PROBLEM TO WORK ON: Begin with the first line of the entries below and reproduce each line exactly, ending with the line that holds "localparam int IDX_W".

PROVIDED INFORMATION:

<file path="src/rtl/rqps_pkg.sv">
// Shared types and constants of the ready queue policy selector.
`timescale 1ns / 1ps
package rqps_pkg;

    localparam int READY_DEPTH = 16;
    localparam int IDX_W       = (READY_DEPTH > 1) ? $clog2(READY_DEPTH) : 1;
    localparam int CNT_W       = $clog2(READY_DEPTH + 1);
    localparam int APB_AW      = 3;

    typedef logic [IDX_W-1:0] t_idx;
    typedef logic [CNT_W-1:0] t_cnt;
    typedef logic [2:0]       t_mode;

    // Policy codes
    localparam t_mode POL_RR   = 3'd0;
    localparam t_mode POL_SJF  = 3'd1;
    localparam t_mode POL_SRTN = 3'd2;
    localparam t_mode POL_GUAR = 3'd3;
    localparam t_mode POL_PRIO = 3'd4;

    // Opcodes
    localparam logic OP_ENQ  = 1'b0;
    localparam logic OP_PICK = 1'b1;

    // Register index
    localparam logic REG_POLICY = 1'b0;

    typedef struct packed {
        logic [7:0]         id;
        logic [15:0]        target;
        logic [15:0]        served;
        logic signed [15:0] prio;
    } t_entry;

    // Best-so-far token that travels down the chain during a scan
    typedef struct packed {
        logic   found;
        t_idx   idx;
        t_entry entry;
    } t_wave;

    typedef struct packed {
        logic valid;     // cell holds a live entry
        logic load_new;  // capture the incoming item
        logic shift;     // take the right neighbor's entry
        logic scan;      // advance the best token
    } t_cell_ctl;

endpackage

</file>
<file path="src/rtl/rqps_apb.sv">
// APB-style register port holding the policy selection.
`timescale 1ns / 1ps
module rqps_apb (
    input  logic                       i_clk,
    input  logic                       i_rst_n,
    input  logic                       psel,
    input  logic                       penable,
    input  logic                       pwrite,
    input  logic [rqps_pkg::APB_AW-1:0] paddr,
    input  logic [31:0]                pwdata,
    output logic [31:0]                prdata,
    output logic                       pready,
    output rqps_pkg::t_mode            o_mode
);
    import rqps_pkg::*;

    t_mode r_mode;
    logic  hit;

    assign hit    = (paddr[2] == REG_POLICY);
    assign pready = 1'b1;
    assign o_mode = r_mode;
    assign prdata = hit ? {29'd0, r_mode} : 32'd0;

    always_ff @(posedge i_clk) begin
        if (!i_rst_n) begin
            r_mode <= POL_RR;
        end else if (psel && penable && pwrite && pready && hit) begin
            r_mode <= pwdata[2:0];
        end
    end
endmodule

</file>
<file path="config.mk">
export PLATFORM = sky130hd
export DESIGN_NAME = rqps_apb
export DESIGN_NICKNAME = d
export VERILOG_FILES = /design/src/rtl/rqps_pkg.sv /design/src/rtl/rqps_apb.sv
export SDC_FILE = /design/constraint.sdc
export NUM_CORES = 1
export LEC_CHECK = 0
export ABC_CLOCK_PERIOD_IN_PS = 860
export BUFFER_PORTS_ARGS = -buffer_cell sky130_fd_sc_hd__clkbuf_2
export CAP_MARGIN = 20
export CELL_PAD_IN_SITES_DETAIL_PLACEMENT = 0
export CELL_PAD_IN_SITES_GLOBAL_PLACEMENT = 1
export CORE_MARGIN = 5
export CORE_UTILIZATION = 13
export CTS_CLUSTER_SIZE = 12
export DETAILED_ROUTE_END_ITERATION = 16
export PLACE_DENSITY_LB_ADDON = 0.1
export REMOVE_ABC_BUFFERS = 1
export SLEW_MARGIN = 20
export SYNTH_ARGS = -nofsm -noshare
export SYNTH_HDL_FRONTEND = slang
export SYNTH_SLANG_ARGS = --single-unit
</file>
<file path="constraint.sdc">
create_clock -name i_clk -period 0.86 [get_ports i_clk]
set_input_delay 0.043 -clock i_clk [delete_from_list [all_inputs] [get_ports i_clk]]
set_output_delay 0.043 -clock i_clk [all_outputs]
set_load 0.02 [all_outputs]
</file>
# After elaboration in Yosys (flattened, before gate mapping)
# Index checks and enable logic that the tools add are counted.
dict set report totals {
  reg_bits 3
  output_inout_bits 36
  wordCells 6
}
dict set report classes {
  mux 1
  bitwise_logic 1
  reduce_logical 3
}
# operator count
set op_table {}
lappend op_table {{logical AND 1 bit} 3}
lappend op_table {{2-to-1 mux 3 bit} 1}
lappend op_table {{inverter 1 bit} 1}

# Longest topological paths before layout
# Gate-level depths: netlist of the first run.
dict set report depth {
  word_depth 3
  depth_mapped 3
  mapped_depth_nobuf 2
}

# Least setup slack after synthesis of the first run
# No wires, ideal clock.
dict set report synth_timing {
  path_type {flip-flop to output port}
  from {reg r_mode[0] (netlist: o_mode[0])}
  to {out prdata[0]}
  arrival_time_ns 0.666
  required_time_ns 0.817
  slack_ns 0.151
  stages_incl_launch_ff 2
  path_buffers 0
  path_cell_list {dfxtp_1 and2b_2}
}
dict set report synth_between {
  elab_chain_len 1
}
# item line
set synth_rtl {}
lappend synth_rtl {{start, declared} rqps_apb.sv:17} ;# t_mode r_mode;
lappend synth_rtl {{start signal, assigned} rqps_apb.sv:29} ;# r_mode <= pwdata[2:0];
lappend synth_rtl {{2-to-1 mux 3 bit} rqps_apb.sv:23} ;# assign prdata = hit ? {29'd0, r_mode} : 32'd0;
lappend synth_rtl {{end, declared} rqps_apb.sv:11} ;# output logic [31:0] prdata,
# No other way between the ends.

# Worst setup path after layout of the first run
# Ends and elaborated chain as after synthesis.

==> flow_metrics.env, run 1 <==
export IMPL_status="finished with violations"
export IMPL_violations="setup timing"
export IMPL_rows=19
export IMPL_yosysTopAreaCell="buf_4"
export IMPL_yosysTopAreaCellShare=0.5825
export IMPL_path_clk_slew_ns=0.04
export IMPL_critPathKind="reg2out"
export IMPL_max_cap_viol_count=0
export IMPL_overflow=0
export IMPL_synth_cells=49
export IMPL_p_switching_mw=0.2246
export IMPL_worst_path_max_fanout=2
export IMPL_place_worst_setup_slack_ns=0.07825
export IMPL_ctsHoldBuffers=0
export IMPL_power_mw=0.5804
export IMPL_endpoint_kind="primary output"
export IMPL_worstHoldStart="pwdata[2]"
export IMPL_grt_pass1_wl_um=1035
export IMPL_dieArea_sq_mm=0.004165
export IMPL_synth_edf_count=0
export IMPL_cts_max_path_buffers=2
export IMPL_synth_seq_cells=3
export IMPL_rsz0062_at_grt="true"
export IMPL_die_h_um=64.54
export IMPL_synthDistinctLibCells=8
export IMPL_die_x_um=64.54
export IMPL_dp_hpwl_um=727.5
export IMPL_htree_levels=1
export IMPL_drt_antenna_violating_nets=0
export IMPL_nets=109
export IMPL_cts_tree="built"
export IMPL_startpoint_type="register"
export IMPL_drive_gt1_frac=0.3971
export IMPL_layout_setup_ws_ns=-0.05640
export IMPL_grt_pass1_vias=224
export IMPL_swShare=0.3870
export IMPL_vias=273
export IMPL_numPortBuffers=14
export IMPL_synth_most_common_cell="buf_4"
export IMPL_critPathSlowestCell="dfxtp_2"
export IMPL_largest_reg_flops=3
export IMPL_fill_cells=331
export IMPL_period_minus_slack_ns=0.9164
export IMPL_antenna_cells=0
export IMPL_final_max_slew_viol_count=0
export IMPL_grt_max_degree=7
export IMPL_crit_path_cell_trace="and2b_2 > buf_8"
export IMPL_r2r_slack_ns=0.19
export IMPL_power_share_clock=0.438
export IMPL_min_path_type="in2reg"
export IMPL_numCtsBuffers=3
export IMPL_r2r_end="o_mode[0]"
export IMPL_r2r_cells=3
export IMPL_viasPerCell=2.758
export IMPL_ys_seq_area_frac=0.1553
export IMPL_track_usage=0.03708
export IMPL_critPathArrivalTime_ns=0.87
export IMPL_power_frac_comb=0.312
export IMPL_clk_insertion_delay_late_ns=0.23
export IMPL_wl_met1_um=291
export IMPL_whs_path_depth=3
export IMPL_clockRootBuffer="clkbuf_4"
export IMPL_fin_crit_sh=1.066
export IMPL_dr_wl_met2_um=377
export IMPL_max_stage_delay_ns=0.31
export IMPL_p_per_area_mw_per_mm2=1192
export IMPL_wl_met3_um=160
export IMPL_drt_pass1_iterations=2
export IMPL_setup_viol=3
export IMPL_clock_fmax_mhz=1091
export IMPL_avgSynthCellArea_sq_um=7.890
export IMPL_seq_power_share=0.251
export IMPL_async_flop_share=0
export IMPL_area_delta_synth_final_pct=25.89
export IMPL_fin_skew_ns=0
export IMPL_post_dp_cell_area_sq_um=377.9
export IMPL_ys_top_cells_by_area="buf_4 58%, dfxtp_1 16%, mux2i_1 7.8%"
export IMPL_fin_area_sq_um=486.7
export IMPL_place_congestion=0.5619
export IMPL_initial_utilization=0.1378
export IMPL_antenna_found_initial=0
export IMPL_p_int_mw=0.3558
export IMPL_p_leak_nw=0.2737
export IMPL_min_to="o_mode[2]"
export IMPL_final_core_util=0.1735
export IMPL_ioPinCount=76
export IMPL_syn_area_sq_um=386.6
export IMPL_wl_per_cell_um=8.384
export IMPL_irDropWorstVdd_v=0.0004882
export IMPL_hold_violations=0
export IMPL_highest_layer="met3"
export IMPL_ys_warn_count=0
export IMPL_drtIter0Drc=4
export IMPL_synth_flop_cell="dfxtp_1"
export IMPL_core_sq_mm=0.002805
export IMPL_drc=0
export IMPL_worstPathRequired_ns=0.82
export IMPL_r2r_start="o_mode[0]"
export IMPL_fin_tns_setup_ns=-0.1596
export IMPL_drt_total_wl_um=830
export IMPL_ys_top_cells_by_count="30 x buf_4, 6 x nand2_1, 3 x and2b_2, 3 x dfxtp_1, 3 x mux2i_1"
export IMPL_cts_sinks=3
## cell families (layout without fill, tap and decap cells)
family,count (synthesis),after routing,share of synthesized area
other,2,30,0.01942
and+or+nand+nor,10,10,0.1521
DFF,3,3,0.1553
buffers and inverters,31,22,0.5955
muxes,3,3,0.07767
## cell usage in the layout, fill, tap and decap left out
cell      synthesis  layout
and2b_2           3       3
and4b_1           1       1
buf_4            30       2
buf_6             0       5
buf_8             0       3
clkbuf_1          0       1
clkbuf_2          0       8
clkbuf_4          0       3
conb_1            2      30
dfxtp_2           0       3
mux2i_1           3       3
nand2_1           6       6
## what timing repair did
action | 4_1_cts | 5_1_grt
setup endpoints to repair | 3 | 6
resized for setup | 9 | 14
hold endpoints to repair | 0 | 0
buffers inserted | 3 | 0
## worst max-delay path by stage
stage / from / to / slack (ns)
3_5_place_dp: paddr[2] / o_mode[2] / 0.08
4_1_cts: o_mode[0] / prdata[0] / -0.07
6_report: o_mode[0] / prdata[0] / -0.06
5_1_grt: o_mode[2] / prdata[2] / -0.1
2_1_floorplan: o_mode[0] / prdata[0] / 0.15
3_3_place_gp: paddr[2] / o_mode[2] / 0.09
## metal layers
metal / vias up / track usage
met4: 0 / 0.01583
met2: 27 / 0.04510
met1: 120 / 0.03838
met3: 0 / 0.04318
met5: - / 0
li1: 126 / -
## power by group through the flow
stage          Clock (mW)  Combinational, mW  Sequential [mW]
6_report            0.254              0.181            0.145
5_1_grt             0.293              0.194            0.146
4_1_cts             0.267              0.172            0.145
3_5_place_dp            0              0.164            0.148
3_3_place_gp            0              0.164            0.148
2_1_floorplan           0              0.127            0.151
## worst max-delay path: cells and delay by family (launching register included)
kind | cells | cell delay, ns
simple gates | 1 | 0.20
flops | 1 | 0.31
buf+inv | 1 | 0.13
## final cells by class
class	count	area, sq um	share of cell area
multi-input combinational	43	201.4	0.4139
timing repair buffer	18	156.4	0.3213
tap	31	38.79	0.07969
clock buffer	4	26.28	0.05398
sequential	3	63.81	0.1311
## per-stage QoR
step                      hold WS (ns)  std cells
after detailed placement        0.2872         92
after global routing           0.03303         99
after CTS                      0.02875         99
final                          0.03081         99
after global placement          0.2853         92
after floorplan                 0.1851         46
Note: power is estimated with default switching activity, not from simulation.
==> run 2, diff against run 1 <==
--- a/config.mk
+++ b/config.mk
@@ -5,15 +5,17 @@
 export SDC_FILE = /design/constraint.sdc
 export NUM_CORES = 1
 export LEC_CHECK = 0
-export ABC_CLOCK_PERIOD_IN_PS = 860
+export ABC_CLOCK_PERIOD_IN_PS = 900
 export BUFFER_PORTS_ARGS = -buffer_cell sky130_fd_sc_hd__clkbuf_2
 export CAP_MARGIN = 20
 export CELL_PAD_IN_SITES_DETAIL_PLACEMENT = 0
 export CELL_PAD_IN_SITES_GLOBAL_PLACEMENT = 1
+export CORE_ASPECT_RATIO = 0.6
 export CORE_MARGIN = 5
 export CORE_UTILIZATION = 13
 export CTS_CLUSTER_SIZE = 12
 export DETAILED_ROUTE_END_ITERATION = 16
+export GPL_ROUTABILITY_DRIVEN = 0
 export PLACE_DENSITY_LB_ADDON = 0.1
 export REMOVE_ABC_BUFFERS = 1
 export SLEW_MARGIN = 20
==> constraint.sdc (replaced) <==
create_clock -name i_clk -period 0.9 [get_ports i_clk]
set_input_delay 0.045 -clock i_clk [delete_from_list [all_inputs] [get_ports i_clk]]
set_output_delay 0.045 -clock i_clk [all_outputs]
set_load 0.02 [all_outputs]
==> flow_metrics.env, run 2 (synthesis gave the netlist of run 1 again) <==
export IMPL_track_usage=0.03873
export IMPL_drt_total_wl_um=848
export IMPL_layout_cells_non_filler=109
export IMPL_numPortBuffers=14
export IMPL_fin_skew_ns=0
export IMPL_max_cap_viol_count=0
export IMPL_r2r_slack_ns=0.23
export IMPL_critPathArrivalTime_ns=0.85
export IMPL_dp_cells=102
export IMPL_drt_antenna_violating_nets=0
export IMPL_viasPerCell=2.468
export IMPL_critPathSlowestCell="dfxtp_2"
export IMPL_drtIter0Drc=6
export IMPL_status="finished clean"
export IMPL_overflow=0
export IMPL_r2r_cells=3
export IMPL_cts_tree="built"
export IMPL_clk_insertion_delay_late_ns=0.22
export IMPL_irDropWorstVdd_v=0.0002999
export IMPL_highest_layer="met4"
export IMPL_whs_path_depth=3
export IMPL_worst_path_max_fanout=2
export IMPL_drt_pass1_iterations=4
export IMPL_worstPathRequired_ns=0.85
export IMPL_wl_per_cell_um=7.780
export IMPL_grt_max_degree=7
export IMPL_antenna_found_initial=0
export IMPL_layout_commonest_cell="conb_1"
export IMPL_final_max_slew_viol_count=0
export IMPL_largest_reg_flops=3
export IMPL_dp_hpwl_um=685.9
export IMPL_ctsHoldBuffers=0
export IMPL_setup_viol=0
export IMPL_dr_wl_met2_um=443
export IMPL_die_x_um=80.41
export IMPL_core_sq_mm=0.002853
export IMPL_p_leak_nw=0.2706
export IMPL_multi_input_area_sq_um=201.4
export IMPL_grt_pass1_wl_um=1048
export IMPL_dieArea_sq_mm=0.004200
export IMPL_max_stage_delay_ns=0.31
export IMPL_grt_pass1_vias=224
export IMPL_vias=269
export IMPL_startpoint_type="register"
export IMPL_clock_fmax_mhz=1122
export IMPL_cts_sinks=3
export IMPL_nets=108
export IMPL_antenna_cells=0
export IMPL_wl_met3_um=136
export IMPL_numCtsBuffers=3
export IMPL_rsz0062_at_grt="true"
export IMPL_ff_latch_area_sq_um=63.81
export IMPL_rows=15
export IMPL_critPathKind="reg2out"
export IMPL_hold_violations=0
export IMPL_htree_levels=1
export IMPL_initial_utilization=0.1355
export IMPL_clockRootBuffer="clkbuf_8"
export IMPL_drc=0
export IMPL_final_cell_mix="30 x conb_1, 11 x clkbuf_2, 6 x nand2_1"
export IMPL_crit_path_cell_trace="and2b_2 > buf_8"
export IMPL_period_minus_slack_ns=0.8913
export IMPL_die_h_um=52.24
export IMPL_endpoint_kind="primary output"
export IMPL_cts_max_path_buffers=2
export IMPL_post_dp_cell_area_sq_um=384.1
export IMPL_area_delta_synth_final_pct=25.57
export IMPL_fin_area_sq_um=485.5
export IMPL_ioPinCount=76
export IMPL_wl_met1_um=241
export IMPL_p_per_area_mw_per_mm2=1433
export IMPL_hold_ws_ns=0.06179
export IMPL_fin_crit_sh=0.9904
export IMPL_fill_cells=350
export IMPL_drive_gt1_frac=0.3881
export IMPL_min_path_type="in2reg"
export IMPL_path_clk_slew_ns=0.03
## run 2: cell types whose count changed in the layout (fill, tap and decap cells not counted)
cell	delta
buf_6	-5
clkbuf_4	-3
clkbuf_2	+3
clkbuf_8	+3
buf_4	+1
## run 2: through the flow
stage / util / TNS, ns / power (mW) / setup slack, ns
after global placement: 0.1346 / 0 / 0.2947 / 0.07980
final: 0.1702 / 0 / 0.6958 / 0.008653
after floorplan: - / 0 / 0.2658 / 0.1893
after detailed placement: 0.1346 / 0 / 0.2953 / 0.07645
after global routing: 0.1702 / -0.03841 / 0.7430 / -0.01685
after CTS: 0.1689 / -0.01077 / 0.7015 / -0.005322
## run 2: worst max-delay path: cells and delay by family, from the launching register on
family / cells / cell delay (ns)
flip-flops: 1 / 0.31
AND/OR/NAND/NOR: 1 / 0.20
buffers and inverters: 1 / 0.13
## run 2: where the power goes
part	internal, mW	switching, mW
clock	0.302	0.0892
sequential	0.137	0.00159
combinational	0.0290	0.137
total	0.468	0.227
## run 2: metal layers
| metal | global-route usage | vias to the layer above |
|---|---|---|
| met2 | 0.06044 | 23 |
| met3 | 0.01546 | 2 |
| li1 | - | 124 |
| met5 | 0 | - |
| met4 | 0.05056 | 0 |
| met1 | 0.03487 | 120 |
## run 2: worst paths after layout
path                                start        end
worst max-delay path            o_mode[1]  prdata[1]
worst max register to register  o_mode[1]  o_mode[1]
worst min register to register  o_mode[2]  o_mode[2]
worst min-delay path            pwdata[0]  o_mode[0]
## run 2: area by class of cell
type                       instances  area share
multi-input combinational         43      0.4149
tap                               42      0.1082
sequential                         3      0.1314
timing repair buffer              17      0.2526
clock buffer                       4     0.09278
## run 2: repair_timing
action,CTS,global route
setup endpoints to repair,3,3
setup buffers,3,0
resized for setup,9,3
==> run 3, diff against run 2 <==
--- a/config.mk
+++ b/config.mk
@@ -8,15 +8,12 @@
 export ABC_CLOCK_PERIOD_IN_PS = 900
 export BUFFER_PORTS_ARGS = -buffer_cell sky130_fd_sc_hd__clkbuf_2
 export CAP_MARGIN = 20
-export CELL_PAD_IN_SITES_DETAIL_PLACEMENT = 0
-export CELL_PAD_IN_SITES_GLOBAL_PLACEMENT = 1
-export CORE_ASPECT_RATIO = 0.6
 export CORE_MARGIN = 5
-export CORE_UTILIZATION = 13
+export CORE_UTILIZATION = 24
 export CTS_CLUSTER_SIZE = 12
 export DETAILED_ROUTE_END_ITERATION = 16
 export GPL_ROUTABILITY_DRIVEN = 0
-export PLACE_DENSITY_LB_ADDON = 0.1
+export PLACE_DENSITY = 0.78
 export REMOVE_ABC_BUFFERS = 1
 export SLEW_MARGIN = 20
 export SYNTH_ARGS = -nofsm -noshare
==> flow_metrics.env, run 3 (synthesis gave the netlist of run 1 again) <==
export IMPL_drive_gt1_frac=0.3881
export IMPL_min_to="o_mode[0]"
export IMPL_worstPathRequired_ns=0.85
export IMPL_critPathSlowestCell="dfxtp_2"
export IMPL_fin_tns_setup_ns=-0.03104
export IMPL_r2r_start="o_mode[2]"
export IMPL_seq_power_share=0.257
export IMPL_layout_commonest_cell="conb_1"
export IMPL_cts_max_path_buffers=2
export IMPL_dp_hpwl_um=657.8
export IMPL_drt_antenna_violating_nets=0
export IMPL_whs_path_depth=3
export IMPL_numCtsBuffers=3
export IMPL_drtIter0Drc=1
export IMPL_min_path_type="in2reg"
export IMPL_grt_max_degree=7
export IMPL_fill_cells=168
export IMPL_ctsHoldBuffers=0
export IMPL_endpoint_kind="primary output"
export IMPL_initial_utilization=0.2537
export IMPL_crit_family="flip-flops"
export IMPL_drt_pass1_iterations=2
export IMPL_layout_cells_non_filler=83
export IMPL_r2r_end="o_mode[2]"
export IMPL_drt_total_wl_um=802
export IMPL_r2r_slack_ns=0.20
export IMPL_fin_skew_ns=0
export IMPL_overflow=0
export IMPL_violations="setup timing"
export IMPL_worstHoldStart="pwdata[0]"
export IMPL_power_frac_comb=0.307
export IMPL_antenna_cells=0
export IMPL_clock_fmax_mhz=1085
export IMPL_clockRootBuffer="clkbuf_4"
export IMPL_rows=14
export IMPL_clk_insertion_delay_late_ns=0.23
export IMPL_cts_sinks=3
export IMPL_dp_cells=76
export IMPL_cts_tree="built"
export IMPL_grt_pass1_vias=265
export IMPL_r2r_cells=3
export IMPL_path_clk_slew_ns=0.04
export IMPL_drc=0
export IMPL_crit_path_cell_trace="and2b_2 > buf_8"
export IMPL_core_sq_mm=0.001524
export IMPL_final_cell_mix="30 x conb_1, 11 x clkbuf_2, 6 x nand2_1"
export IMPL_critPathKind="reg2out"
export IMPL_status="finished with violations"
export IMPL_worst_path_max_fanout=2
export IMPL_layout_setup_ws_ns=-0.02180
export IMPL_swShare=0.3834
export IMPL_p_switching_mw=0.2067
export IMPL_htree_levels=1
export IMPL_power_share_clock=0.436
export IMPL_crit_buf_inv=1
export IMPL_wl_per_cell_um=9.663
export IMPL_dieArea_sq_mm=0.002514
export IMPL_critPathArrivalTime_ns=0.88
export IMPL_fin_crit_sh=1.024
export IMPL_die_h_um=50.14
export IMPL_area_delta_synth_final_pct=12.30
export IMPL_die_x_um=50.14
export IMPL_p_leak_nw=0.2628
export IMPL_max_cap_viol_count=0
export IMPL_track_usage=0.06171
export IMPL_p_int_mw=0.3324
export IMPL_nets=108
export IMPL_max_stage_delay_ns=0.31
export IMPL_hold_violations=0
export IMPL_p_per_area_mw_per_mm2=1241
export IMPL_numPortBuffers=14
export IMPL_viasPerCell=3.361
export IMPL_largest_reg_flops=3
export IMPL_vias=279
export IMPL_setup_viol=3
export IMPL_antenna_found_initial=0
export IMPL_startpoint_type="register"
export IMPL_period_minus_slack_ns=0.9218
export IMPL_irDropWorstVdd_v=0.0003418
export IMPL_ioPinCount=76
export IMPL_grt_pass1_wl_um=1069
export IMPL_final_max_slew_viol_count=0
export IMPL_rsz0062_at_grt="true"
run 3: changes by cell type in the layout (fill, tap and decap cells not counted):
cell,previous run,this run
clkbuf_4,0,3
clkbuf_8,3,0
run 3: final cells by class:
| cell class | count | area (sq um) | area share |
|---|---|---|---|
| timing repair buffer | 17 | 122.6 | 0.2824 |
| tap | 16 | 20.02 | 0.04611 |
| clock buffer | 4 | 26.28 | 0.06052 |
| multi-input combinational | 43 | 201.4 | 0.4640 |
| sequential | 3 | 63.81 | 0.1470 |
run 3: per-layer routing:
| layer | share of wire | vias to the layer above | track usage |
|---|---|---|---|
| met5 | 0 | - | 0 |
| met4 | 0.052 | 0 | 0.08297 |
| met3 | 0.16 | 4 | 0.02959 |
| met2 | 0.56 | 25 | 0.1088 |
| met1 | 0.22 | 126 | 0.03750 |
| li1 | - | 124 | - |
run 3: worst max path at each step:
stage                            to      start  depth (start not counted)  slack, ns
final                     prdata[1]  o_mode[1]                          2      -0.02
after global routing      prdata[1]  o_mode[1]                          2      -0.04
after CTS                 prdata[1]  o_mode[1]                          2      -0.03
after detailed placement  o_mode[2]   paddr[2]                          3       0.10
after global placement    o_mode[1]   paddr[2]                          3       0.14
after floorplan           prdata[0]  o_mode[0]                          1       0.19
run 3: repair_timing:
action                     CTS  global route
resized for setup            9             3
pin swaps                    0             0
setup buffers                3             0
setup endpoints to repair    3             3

TASK RESPONSE:
<file path="src/rtl/rqps_pkg.sv">
// Shared types and constants of the ready queue policy selector.
`timescale 1ns / 1ps
package rqps_pkg;

    localparam int READY_DEPTH = 16;
    localparam int IDX_W       = (READY_DEPTH > 1) ? $clog2(READY_DEPTH) : 1;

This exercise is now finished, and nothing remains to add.